DEEPGRAM_API_KEY = '****'
URL = 'http://stream.live.vc.bbcmedia.co.uk/bbc_world_service'

async def main():
  deepgram = Deepgram(DEEPGRAM_API_KEY)

  # Create a websocket connection to Deepgram
  deepgramLive = await deepgram.transcription.live({ 'language': 'en-US' })

  # Listen for the connection to close
  deepgramLive.registerHandler(deepgramLive.event.CLOSE, lambda c: print(f'Connection closed with code {c}.'))

  # Listen for any transcripts received from Deepgram and write them to the console
  deepgramLive.registerHandler(deepgramLive.event.TRANSCRIPT_RECEIVED, print_transcript) # using anything more complex/persistent than print_transcript here throws 'raise AttributeError(name) from None' error

  # Listen for the connection to open and send streaming audio from the URL to Deepgram
  async with aiohttp.ClientSession() as session:
    async with session.get(URL) as audio:
      while True:
        data = await audio.content.readany()
        deepgramLive.send(data)

        # do more with the transcribed chunks here?

        if not data:
            break
  await deepgramLive.finish()


def print_transcript(json_data):
   print(json_data['channel']['alternatives'][0]['transcript'])


asyncio.run(main())

I tried using a class with a __call__ method as in the other question and I tried messing with asyncio.Queue, but I'm missing something.


Solution

  • Their Python documentation is horrendous, so we have to check the source code.
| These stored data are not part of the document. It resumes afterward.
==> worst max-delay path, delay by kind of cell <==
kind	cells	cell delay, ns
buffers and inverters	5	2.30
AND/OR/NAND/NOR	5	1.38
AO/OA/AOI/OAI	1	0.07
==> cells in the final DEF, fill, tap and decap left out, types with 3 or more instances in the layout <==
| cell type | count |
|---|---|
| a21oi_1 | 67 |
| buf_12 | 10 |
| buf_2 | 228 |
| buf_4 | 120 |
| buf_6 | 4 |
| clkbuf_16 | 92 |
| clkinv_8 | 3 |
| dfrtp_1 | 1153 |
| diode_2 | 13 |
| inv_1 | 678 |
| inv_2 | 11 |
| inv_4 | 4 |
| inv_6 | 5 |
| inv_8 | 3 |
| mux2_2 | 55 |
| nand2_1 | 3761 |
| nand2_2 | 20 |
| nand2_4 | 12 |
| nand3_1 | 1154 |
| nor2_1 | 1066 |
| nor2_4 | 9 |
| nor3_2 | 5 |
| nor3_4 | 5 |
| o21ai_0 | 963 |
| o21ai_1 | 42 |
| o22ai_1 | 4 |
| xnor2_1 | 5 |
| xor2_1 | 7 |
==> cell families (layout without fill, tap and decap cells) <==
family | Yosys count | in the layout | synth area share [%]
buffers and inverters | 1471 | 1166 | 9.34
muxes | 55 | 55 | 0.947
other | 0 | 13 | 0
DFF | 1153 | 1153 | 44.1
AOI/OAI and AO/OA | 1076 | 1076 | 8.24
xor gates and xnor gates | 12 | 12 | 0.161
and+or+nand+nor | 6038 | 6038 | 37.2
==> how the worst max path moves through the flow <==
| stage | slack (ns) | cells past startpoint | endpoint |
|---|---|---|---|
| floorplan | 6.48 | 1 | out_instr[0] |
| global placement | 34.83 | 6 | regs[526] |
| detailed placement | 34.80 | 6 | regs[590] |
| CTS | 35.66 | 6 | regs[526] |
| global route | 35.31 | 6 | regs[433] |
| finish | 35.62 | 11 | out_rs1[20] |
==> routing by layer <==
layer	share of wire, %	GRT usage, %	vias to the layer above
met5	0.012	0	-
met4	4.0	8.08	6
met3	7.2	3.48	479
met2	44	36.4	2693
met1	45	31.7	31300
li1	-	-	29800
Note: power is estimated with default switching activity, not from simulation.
**config.mk**
```make
export PLATFORM = sky130hd
export DESIGN_NAME = fft_var_delay
export DESIGN_NICKNAME = d
export VERILOG_FILES = /design/src/rtl/fft_pkg.sv /design/src/rtl/fft_delay_mem.sv /design/src/rtl/fft_var_delay.sv
export SDC_FILE = /design/constraint.sdc
export NUM_CORES = 2
export LEC_CHECK = 0
export CAP_MARGIN = 20
export CELL_PAD_IN_SITES_DETAIL_PLACEMENT = 1
export CELL_PAD_IN_SITES_GLOBAL_PLACEMENT = 1
export CORE_UTILIZATION = 32
export DETAILED_ROUTE_END_ITERATION = 6
export PLACE_DENSITY_LB_ADDON = 0.2
export SLEW_MARGIN = 0
export SYNTH_ARGS = -nofsm -noshare
export SYNTH_HDL_FRONTEND = slang
export SYNTH_HIERARCHICAL = 1
export SYNTH_SLANG_ARGS = --single-unit
```
**constraint.sdc**
```tcl
create_clock -name clk -period 6.1 [get_ports clk]
set_input_delay 1.22 -clock clk [delete_from_list [all_inputs] [get_ports clk]]
set_output_delay 1.22 -clock clk [all_outputs]
set_load 0.1 [all_outputs]
```
**src/rtl/fft_pkg.sv**
```systemverilog
// fft_pkg
//   Shared constants and types for the FFT datapath stages.
//   SAMPLE_W      : packed complex sample width (re in upper half, im in lower)
//   FFT_MAX_DEPTH : largest delay any stage's delay line must support
//   depth_t       : delay-depth value, wide enough to hold FFT_MAX_DEPTH itself
package fft_pkg;

    localparam int SAMPLE_W      = 32;
    localparam int FFT_MAX_DEPTH = 64;
    localparam int FFT_DEPTH_W   = $clog2(FFT_MAX_DEPTH) + 1;

    typedef logic [FFT_DEPTH_W-1:0] depth_t;

endpackage

```
**src/rtl/fft_delay_mem.sv**
```systemverilog
// fft_delay_mem
//   Storage for the programmable delay line: DEPTH x WIDTH register array with
//   one synchronous write port and one asynchronous read port. Kept separate so
//   it can be replaced by a RAM macro with the same port shape.
//   Contents are intentionally not reset; the owner masks stale words.
// Ports:
//   clk    in   clock
//   we     in   write enable
//   waddr  in   write address
//   wdata  in   write data
//   raddr  in   read address (combinational read)
//   rdata  out  read data
module fft_delay_mem #(
    parameter int WIDTH = 32,
    parameter int DEPTH = 64,
    parameter int AW    = $clog2(DEPTH)
) (
    input  logic             clk,
    input  logic             we,
    input  logic [AW-1:0]    waddr,
    input  logic [WIDTH-1:0] wdata,
    input  logic [AW-1:0]    raddr,
    output logic [WIDTH-1:0] rdata
);

    logic [DEPTH-1:0][WIDTH-1:0] mem;

    always_ff @(posedge clk) begin
        if (we) begin
            mem[waddr] <= wdata;
        end
    end

    assign rdata = mem[raddr];

endmodule

```
**src/rtl/fft_var_delay.sv**
```systemverilog
// fft_var_delay
//   Valid-gated, run-time programmable delay line of 1..MAX_DEPTH stages.
//   Behaves like a D-stage shift register that only advances on accepted
//   samples: the edge accepting sample n loads data_out with sample n-(D-1).
//   Storage is a circular buffer; a fill counter hides words written before
//   the last reset / flush / depth load.
// Ports:
//   clk        in   clock
//   rst        in   synchronous active-high reset
//   in_valid   in   accept data_in this cycle
//   data_in    in   input sample
//   cfg_load   in   pulse: load (clamped) depth_sel and flush the line
//   depth_sel  in   requested depth, sampled on cfg_load
//   flush      in   pulse: discard line contents, keep depth
//   data_out   out  delayed sample (registered)
//   out_valid  out  one-cycle pulse per emitted sample
//   depth      out  active depth
module fft_var_delay
    import fft_pkg::*;
#(
    parameter int WIDTH     = SAMPLE_W,
    parameter int MAX_DEPTH = FFT_MAX_DEPTH,
    parameter int RST_DEPTH = 8
) (
    input  logic                           clk,
    input  logic                           rst,
    input  logic                           in_valid,
    input  logic [WIDTH-1:0]               data_in,
    input  logic                           cfg_load,
    input  logic [$clog2(MAX_DEPTH):0]     depth_sel,
    input  logic                           flush,
    output logic [WIDTH-1:0]               data_out,
    output logic                           out_valid,
    output logic [$clog2(MAX_DEPTH):0]     depth
);

    localparam int AW = $clog2(MAX_DEPTH);
    localparam int DW = AW + 1;

    logic [DW-1:0]    depth_q;
    logic [DW-1:0]    fill_q;
    logic [AW-1:0]    wr_ptr;

    logic [DW-1:0]    load_depth;
    logic [DW-1:0]    d_eff;
    logic [DW-1:0]    d_m1;
    logic [DW-1:0]    fill_base;
    logic [AW-1:0]    rd_idx;
    logic [WIDTH-1:0] rd_data;
    logic [WIDTH-1:0] delayed;

    // Clamp the requested depth into 1..MAX_DEPTH.
    always_comb begin
        load_depth = depth_sel;
        if (depth_sel == '0) begin
            load_depth = DW'(1);
        end else if (depth_sel > DW'(MAX_DEPTH)) begin
            load_depth = DW'(MAX_DEPTH);
        end
    end

    // A load or flush in the same cycle as an accept takes effect first, so
    // the accepted sample is judged against the new depth and an empty line.
    assign d_eff     = cfg_load ? load_depth : depth_q;
    assign d_m1      = d_eff - DW'(1);
    assign fill_base = (cfg_load || flush) ? '0 : fill_q;

    // Sample n-(D-1) sits D-1 slots behind the slot sample n is written to.
    // For D=MAX_DEPTH the offset truncates correctly to wr_ptr+1.
    assign rd_idx = wr_ptr - d_m1[AW-1:0];

    // D=1 reads the slot being written this cycle, so bypass the array.
    assign delayed = (d_m1 == '0) ? data_in : rd_data;

    fft_delay_mem #(
        .WIDTH (WIDTH),
        .DEPTH (MAX_DEPTH),
        .AW    (AW)
    ) u_mem (
        .clk   (clk),
        .we    (in_valid),
        .waddr (wr_ptr),
        .wdata (data_in),
        .raddr (rd_idx),
        .rdata (rd_data)
    );

    always_ff @(posedge clk) begin
        if (rst) begin
            data_out  <= '0;
            out_valid <= 1'b0;
            depth_q   <= DW'(RST_DEPTH);
            fill_q    <= '0;
            wr_ptr    <= '0;
        end else begin
            if (cfg_load) begin
                depth_q <= load_depth;
            end
            if (in_valid) begin
                wr_ptr <= wr_ptr + AW'(1);
                if (fill_base == d_m1) begin
                    // Line full: emit, fill stays saturated at D-1.
                    out_valid <= 1'b1;
                    data_out  <= delayed;
                    fill_q    <= fill_base;
                end else begin
                    out_valid <= 1'b0;
                    fill_q    <= fill_base + DW'(1);
                end
            end else begin
                out_valid <= 1'b0;
                fill_q    <= fill_base;
            end
        end
    end

    assign depth = depth_q;

endmodule

```
==> results.txt <==
Status -> finished with violations
Failing checks -> design-rule violations
Post-synth top area share -> 0.759
Pwr/cell area -> 371 nW/um2
Vias per std cell -> 5.22
Clk sinks -> 2101
Final hold violations -> 0
CTS Buf Count -> 220
Post-synth cell types -> 70
Vias -> 40727
1st-pass router iterations -> 7
All-Layer GR Usage -> 0.188
Max H-tree Level -> 4
Max clock buf depth -> 3
#FFs+latches synth -> 2101
Buffers on Ports -> 83
Initial antenna violation count -> 9
Worst slack at placement -> -0.765 ns
Pint -> 0.0265 W
Synth area leader -> edfxtp_1
Synth Flop Type -> edfxtp_1
Wirelength, routed -> 241000 um
Final TNS setup -> 0 ns
Reg2reg setup slack -> 1.14 ns
Slowest cell delay on critical path -> 0.71 ns
Critical path class -> in -> reg
Placed insts -> 7389
Die Ht -> 505 um
Final nets -> 4316
Cells after Synth -> 3705
Mean post-synth cell area -> 21.9 um2
Die width -> 505 um
Pwr Total -> 0.0359 W
Die area -> 255000 um2
Cell area after layout -> 96600 um2
Layout cells sized above 1 -> 0.320
FP Rows -> 184
Pleak -> 31.0 nW
GR Overflow Total -> 0
Core area -> 252000 um2
CTS tree -> done
Worst setup EP type -> flip-flop
Critical path's slowest cell -> nor4_1
Most frequent cells in the layout -> edfxtp_1 (2048), mux4_2 (465), buf_4 (377)
Final min period -> 5.72 ns
Comb pwr share -> 0.187
Netlist Area Pre-Place -> 81100 um2
Post-DRT Antenna Nets -> 0
Register share of total power -> 0.443
Sequential area share after synthesis -> 0.772
CP most frequent cell -> buf_4
Commonest non-fill, non-tap cell in the layout -> edfxtp_1
Crit path cell chain -> clkdlybuf4s50_1 -> nor4_1 -> nand3b_1 -> nand2_1 -> inv_1 -> ha_1 -> xnor2_1 -> inv_2 -> ha_1 -> a21o_1 -> buf_4 -> xnor2_1 -> xnor2_2 -> nor2b_1 -> nand2b_1 -> buf_4 -> buf_4 -> o22ai_1 -> nor4_1 -> o22a_1 -> mux2_2 -> mux2i_1 -> nor2_1
Min-Delay Path Class -> reg -> reg
Critical-path maximum fanout -> 11
Slew Limit Fails -> 0
Final setup violation count -> 0
Final worst path period share -> 0.937
Gpl congestion -> 0.788
Setup WS post-layout -> 0.382 ns
Worst slew margin -> 0.232
Clock root cell -> clkbuf_16
P&R area growth vs syn -> 19.2%
Post-CTS Repair Setup Buffers -> 0
Critical path arrival -> 6.51 ns
Number of global-route vias before repair -> 42775
Req. time, crit path -> 6.89 ns
Wire per inst -> 30.9 um
Max-cap violations -> 0
Starting Density -> 0.322
Slew of the pin with the lowest slew margin -> 1.15 ns
Asr flop ratio synth -> 0
Worst-path clk slew -> 0.06 ns
Switch Pwr -> 0.00940 W
Finished Layout Cells -> 7809
Highest Clock Rate -> 175 MHz
Peak supply drop -> 326 uV
Synth top area cells -> edfxtp_1 (76%), mux4_2 (13%), mux2i_1 (1.9%)
Net Sw Frac -> 0.262
Post-synth EDFFs -> 2048
Boundary Pins -> 84
Area after DPL -> 89500 um2
Synthesized netlist net count -> 3758
Clk pwr share -> 0.370
Worst-Skew Late Latency -> 0.87 ns
DRC -> 18
Worst Clk Skew -> 0.0409 ns
First-pass GRT wire length -> 340000 um
YS warnings -> 6
Setup crit start kind -> input pin
Fillers -> 23978
Post-DP HPWL -> 150000 um
DR iter-0 viols -> 3549
Maximum number of pins on one net before global-route repair -> 66
RSZ-0062 raised after global routing -> false
==> metal layers <==
| layer | share of wire | vias to the layer above | GRT usage |
|---|---|---|---|
| li1 | - | 16835 | - |
| met1 | 0.44 | 22688 | 0.257 |
| met2 | 0.50 | 936 | 0.320 |
| met3 | 0.038 | 268 | 0.0233 |
| met4 | 0.022 | 0 | 0.0441 |
| met5 | 0 | - | 0 |
==> synthesized netlist by cell type (18+ instances only) <==
| master | number |
|---|---|
| mux2i_1 | 155 |
| o221ai_1 | 46 |
| nand2_1 | 33 |
| nor2b_1 | 21 |
| buf_6 | 26 |
| o22a_1 | 20 |
| mux2_2 | 60 |
| edfxtp_1 | 2048 |
| a21oi_1 | 29 |
| nand3_1 | 18 |
| clkbuf_1 | 56 |
| dfxtp_1 | 53 |
| buf_2 | 60 |
| nor4_1 | 27 |
| nor3_1 | 25 |
| nor2_1 | 164 |
| o22ai_1 | 158 |
| mux4_2 | 465 |
| buf_4 | 43 |
==> power by group through the flow <==
stage / sequential, W / combinational, W / clock, W
after CTS: 0.0159 / 0.00686 / 0.0136
after floorplan: 0.0162 / 0.00354 / 0
after global placement: 0.0162 / 0.00680 / 0
after global routing: 0.0159 / 0.00705 / 0.0141
final: 0.0159 / 0.00672 / 0.0133
after detailed placement: 0.0162 / 0.00684 / 0
==> what timing repair did <==
| action | in CTS | in global routing |
|---|---|---|
| gates resized for setup | 0 | 3 |
| hold endpoints to repair | 0 | 0 |
| setup endpoints to repair | 0 | 3 |
| hold buffers | 0 | 0 |
==> final cells by class <==
class | instances | area (um2) | area share
clock buffers | 294 | 5950 | 0.0615
flip-flops and latches | 2101 | 62600 | 0.648
multi-input cells | 1388 | 17600 | 0.183
clock inverters | 119 | 1170 | 0.0121
well taps | 3348 | 4190 | 0.0434
diodes | 7 | 17.5 | 0.000181
inverters | 12 | 52.6 | 0.000544
repair buffers | 540 | 5020 | 0.0520
==> final timing paths <==
check                                                  to                  from  cells past startpoint
worst min register to register       fill_q[6]$_SDFF_PP0_  fill_q[6]$_SDFF_PP0_                      2
worst max-delay path            data_out[21]$_SDFFE_PP0P_          depth_sel[3]                     23
worst max register to register  data_out[21]$_SDFFE_PP0P_   depth[1]$_SDFF_PP0_                     19
worst min-delay path                 fill_q[6]$_SDFF_PP0_  fill_q[6]$_SDFF_PP0_                      2
==> worst max-delay path, delay by kind of cell <==
| family | cells | cell delay (ns) |
|---|---|---|
| buffers and inverters | 6 | 1.30 |
| and+or+nand+nor | 7 | 1.72 |
| adders and majority gates | 2 | 0.53 |
| xor gates and xnor gates | 3 | 0.83 |
| muxes | 2 | 0.20 |
| AOI/OAI and AO/OA | 3 | 0.65 |
==> flip-flops by register name (all words and copies together) (netlist names) <==
register,flops
data_out,32
depth,7
fill_q,7
out_valid,1
u_mem/mem,2048
wr_ptr,6
==> kinds of logic (layout without fill, tap and decap cells) <==
family,after synthesis,in the layout,synth area share
xor gates and xnor gates,19,19,0.00222
muxes,682,682,0.157
buffers and inverters,216,965,0.0174
and+or+nand+nor,361,361,0.0221
other,0,7,0
adders and majority gates,11,11,0.00173
DFF,2101,2101,0.772
AOI/OAI and AO/OA,315,315,0.0273
==> through the flow <==
step	hold WS [ns]	utilization
floorplan	0.438	-
global placement	0.457	0.355
detailed placement	0.492	0.355
CTS	0.488	0.384
global route	0.514	0.384
finish	0.493	0.384
No activity file was read; power rests on OpenSTA's default activity.
==> config.mk <==
export PLATFORM = sky130hd
export DESIGN_NAME = alu_issue_stage_flat
export DESIGN_NICKNAME = d
export VERILOG_FILES = /design/src/rtl/alu_issue_stage_if.sv /design/src/rtl/alu_issue_stage.sv /design/src/flat_wrapper.sv
export SDC_FILE = /design/constraint.sdc
export NUM_CORES = 1
export LEC_CHECK = 0
export BUFFER_PORTS_ARGS = -buffer_cell sky130_fd_sc_hd__buf_2
export CORE_MARGIN = 1
export CORE_UTILIZATION = 45
export DETAILED_ROUTE_END_ITERATION = 16
export MAX_ROUTING_LAYER = met4
export PLACE_DENSITY = 0.7
export SLEW_MARGIN = 20
export SYNTH_ARGS = -nofsm -noshare
export SYNTH_HDL_FRONTEND = slang
export SYNTH_SLANG_ARGS = --single-unit
==> constraint.sdc <==
create_clock -name clk -period 1.8 [get_ports clk]
set_input_delay 0.09 -clock clk [delete_from_list [all_inputs] [get_ports clk]]
set_output_delay 0.09 -clock clk [all_outputs]
set_load 0.05 [all_outputs]
==> src/rtl/alu_issue_stage_if.sv <==
// Issue-stage bundle: upstream instruction, downstream writeback, ALU operands.
// Latency: n/a (wiring only).
// Backpressure: in_valid/in_ready upstream, out_valid/out_ready downstream.
interface alu_issue_stage_if;
    logic       in_valid;
    logic       in_ready;
    logic [8:0] instr;
    logic       wb_en;
    logic [1:0] wb_addr;
    logic [3:0] wb_data;
    logic       out_valid;
    logic       out_ready;
    logic [3:0] a;
    logic [3:0] b;
    logic [2:0] ctrl;
    logic [1:0] rd;
    logic [7:0] stall_cnt;

    // Environment side: drives instructions, writebacks and the ALU consume strobe
    modport master (
        output in_valid, instr, wb_en, wb_addr, wb_data, out_ready,
        input  in_ready, out_valid, a, b, ctrl, rd, stall_cnt
    );

    // Issue stage side
    modport slave (
        input  in_valid, instr, wb_en, wb_addr, wb_data, out_ready,
        output in_ready, out_valid, a, b, ctrl, rd, stall_cnt
    );
endinterface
But it seems the LiveTranscription.register_handler method expects the handler argument to be of type EventHandler as defined here. That is just a function that can be called with one argument of any type and that returns None or an equivalent coroutine function.

    This is still very badly typed because we have absolutely no idea what type of object this handler will receive in general. But judging from your code with that print_transcript function, you seem to be expecting a dictionary (or something similar).
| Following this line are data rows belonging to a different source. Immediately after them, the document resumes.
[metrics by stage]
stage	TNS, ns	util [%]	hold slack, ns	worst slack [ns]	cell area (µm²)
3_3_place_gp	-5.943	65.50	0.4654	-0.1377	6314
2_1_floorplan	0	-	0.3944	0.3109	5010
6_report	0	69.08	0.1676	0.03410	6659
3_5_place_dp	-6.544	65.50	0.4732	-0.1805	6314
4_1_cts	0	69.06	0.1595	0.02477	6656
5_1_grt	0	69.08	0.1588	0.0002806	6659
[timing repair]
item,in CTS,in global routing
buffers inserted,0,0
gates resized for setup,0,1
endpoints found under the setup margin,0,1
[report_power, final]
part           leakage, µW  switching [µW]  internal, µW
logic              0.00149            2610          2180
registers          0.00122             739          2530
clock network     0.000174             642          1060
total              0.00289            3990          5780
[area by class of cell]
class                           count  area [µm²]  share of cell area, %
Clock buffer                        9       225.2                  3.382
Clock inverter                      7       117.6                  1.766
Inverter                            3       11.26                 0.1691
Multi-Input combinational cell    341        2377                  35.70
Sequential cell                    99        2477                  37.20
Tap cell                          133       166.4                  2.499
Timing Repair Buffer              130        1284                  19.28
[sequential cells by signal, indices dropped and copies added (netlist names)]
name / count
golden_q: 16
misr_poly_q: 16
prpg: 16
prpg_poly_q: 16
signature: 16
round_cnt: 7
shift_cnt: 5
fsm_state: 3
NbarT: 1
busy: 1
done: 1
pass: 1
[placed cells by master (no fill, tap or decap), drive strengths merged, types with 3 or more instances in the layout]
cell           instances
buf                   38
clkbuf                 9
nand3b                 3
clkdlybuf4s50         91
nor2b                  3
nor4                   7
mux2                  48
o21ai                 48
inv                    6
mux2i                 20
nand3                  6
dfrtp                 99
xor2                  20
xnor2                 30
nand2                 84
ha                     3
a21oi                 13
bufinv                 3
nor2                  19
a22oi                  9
`src/rtl/usb_pkg.sv`:
```
// Shared USB endpoint types: per-buffer state and data PID constants.
package usb_pkg;

    // Lifecycle of one packet buffer in the ping-pong pair.
    typedef enum logic [1:0] {
        BufFilling = 2'd0,
        BufReady   = 2'd1,
        BufSending = 2'd2
    } buf_state_e;

    localparam logic [3:0] PidData0 = 4'b0011;
    localparam logic [3:0] PidData1 = 4'b1011;

    // PID the engine should send for a given data toggle.
    function automatic logic [3:0] data_pid(input logic toggle);
        return toggle ? PidData1 : PidData0;
    endfunction

endpackage

```
`src/rtl/usb_ep_ram.sv`:
```
// Packet RAM for both endpoint buffers: one synchronous write port, one
// asynchronous read port. Address MSB selects the buffer.
module usb_ep_ram #(
    parameter int unsigned AW = 6
) (
    input  logic          clk,
    input  logic          we_i,
    input  logic [AW-1:0] waddr_i,
    input  logic [7:0]    wdata_i,
    input  logic [AW-1:0] raddr_i,
    output logic [7:0]    rdata_o
);
    logic [7:0] mem_q [2**AW];

    // Byte write from the fill side.
    always_ff @(posedge clk) begin
        if (we_i) begin
            mem_q[waddr_i] <= wdata_i;
        end
    end

    assign rdata_o = mem_q[raddr_i];

endmodule

```
`src/rtl/usb_in_ep_buffer.sv`:
```
// Double-buffered USB full-speed IN endpoint. The client fills one buffer
// while the protocol engine drains the other; owns DATA0/1 toggle, STALL
// and retransmission when the host does not ACK.
module usb_in_ep_buffer
    import usb_pkg::*;
#(
    parameter int unsigned MAX_PKT = 32,
    parameter int unsigned PW      = $clog2(MAX_PKT) + 1
) (
    input  logic       clk,
    input  logic       reset,
    input  logic       in_ep_req,
    output logic       in_ep_grant,
    output logic       in_ep_data_free,
    input  logic       in_ep_data_put,
    input  logic [7:0] in_ep_data,
    input  logic       in_ep_data_done,
    input  logic       in_ep_stall,
    output logic       in_ep_acked,
    input  logic       setup_token,
    input  logic       in_token,
    output logic       tx_pkt_ready,
    output logic       tx_stall,
    output logic       tx_data_avail,
    input  logic       tx_data_get,
    output logic [7:0] tx_data,
    output logic       tx_data_toggle,
    input  logic       tx_acked
);
    localparam logic [PW-1:0] MaxLen = PW'(MAX_PKT);

    buf_state_e    state_q [2];
    buf_state_e    state_d [2];
    logic [PW-1:0] len_q [2];
    logic [PW-1:0] len_d [2];
    logic          fill_sel_q, fill_sel_d;
    logic          send_sel_q, send_sel_d;
    logic [PW-1:0] rd_ptr_q, rd_ptr_d;
    logic          toggle_q, toggle_d;
    logic          stall_q, stall_d;
    logic          acked_q, acked_d;
    logic          grant_q;

    logic          fill_filling, put_ok, fill_close;
    logic          send_active, get_ok, ack_ok, flush;
    logic [PW-1:0] fill_cur_len, fill_len, send_len;
    logic [7:0]    ram_rdata;

    assign fill_cur_len    = len_q[fill_sel_q];
    assign send_len        = len_q[send_sel_q];
    assign fill_filling    = (state_q[fill_sel_q] == BufFilling);
    assign in_ep_data_free = fill_filling && (fill_cur_len < MaxLen);
    assign put_ok          = in_ep_data_put && in_ep_data_free;
    assign fill_len        = fill_cur_len + PW'(put_ok);
    // Close on explicit done, or when the byte landing now fills the buffer.
    assign fill_close      = fill_filling && (in_ep_data_done || (put_ok && fill_len == MaxLen));

    assign send_active   = (state_q[send_sel_q] == BufReady) ||
                           (state_q[send_sel_q] == BufSending);
    assign tx_pkt_ready  = !stall_q && send_active;
    assign tx_data_avail = tx_pkt_ready && (rd_ptr_q < send_len);
    assign get_ok        = tx_data_avail && tx_data_get;
    assign ack_ok        = !stall_q && tx_acked && (state_q[send_sel_q] == BufSending);
    assign flush         = stall_q || in_ep_stall || setup_token;

    assign tx_data        = tx_data_avail ? ram_rdata : 8'h00;
    assign tx_stall       = stall_q;
    assign tx_data_toggle = toggle_q;
    assign in_ep_acked    = acked_q;
    assign in_ep_grant    = grant_q;

    usb_ep_ram #(
        .AW(PW)
    ) u_ram (
        .clk     (clk),
        .we_i    (put_ok),
        .waddr_i ({fill_sel_q, fill_cur_len[PW-2:0]}),
        .wdata_i (in_ep_data),
        .raddr_i ({send_sel_q, rd_ptr_q[PW-2:0]}),
        .rdata_o (ram_rdata)
    );

    // Next-state for buffers, pointers, toggle and stall.
    always_comb begin
        state_d    = state_q;
        len_d      = len_q;
        fill_sel_d = fill_sel_q;
        send_sel_d = send_sel_q;
        rd_ptr_d   = rd_ptr_q;
        toggle_d   = toggle_q;
        stall_d    = stall_q;
        acked_d    = 1'b0;

        if (fill_close) begin
            state_d[fill_sel_q] = BufReady;
            len_d[fill_sel_q]   = fill_len;
            fill_sel_d          = ~fill_sel_q;
        end else if (put_ok) begin
            len_d[fill_sel_q] = fill_len;
        end

        if (get_ok) begin
            rd_ptr_d = rd_ptr_q + PW'(1);
        end

        // A token while already SENDING means the host missed our data: rewind.
        if (in_token && tx_pkt_ready) begin
            state_d[send_sel_q] = BufSending;
            rd_ptr_d            = '0;
        end

        // ACK always targets the SENDING buffer, never the one being filled.
        if (ack_ok) begin
            state_d[send_sel_q] = BufFilling;
            len_d[send_sel_q]   = '0;
            send_sel_d          = ~send_sel_q;
            rd_ptr_d            = '0;
            toggle_d            = ~toggle_q;
            acked_d             = 1'b1;
        end

        if (flush) begin
            state_d[0] = BufFilling;
            state_d[1] = BufFilling;
            len_d[0]   = '0;
            len_d[1]   = '0;
            fill_sel_d = 1'b0;
            send_sel_d = 1'b0;
            rd_ptr_d   = '0;
        end

        // Data stage after SETUP always starts with DATA1.
        if (setup_token) begin
            stall_d  = 1'b0;
            toggle_d = 1'b1;
        end
        if (in_ep_stall) begin
            stall_d = 1'b1;
        end
    end

    // State registers with synchronous reset.
    always_ff @(posedge clk) begin
        if (reset) begin
            state_q[0] <= BufFilling;
            state_q[1] <= BufFilling;
            len_q[0]   <= '0;
            len_q[1]   <= '0;
            fill_sel_q <= 1'b0;
            send_sel_q <= 1'b0;
            rd_ptr_q   <= '0;
            toggle_q   <= 1'b0;
            stall_q    <= 1'b0;
            acked_q    <= 1'b0;
            grant_q    <= 1'b0;
        end else begin
            state_q    <= state_d;
            len_q      <= len_d;
            fill_sel_q <= fill_sel_d;
            send_sel_q <= send_sel_d;
            rd_ptr_q   <= rd_ptr_d;
            toggle_q   <= toggle_d;
            stall_q    <= stall_d;
            acked_q    <= acked_d;
            grant_q    <= in_ep_req;
        end
    end

endmodule
```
    If you want to store those objects rather than just printing and discarding, you have many options. One would be to write a handler function that takes some sort of data structure (a list for example) as an additional argument and stores those objects in that data structure instead of printing them, then use functools.partial in your main function to pre-bind such a storage object to that function argument before passing the partially initialized function to register_handler.

    Something like this:

    from functools import partial
    from typing import Any
    
    
    def store_data(data: Any, storage: list[Any]) -> None:
        storage.append(data)
    
    
    async def main() -> None:
        ...
        storage = []
        handler = partial(store_data, storage=storage)
        deepgram_live.register_handler(deepgram_live.event.TRANSCRIPT_RECEIVED, handler)
    

    Another almost equivalent option would be to define that handler function inside the main function and provide it access to a storage object from within that main function's scope:

    from typing import Any
    
    async def main() -> None:
        ...
        storage = []
    
        def store_data(data: Any) -> None:
            storage.append(data)
        
        deepgram_live.register_handler(deepgram_live.event.TRANSCRIPT_RECEIVED, store_data)
    

    You could indeed use an asyncio.Queue instead of a simple list if you want, but the principles of how you make the handler function access that queue object are still the same.

    I don't use Deepgram, so I have not tested this, but at least from what I could gather from the poor documentation, the source, and your example, I think this should work.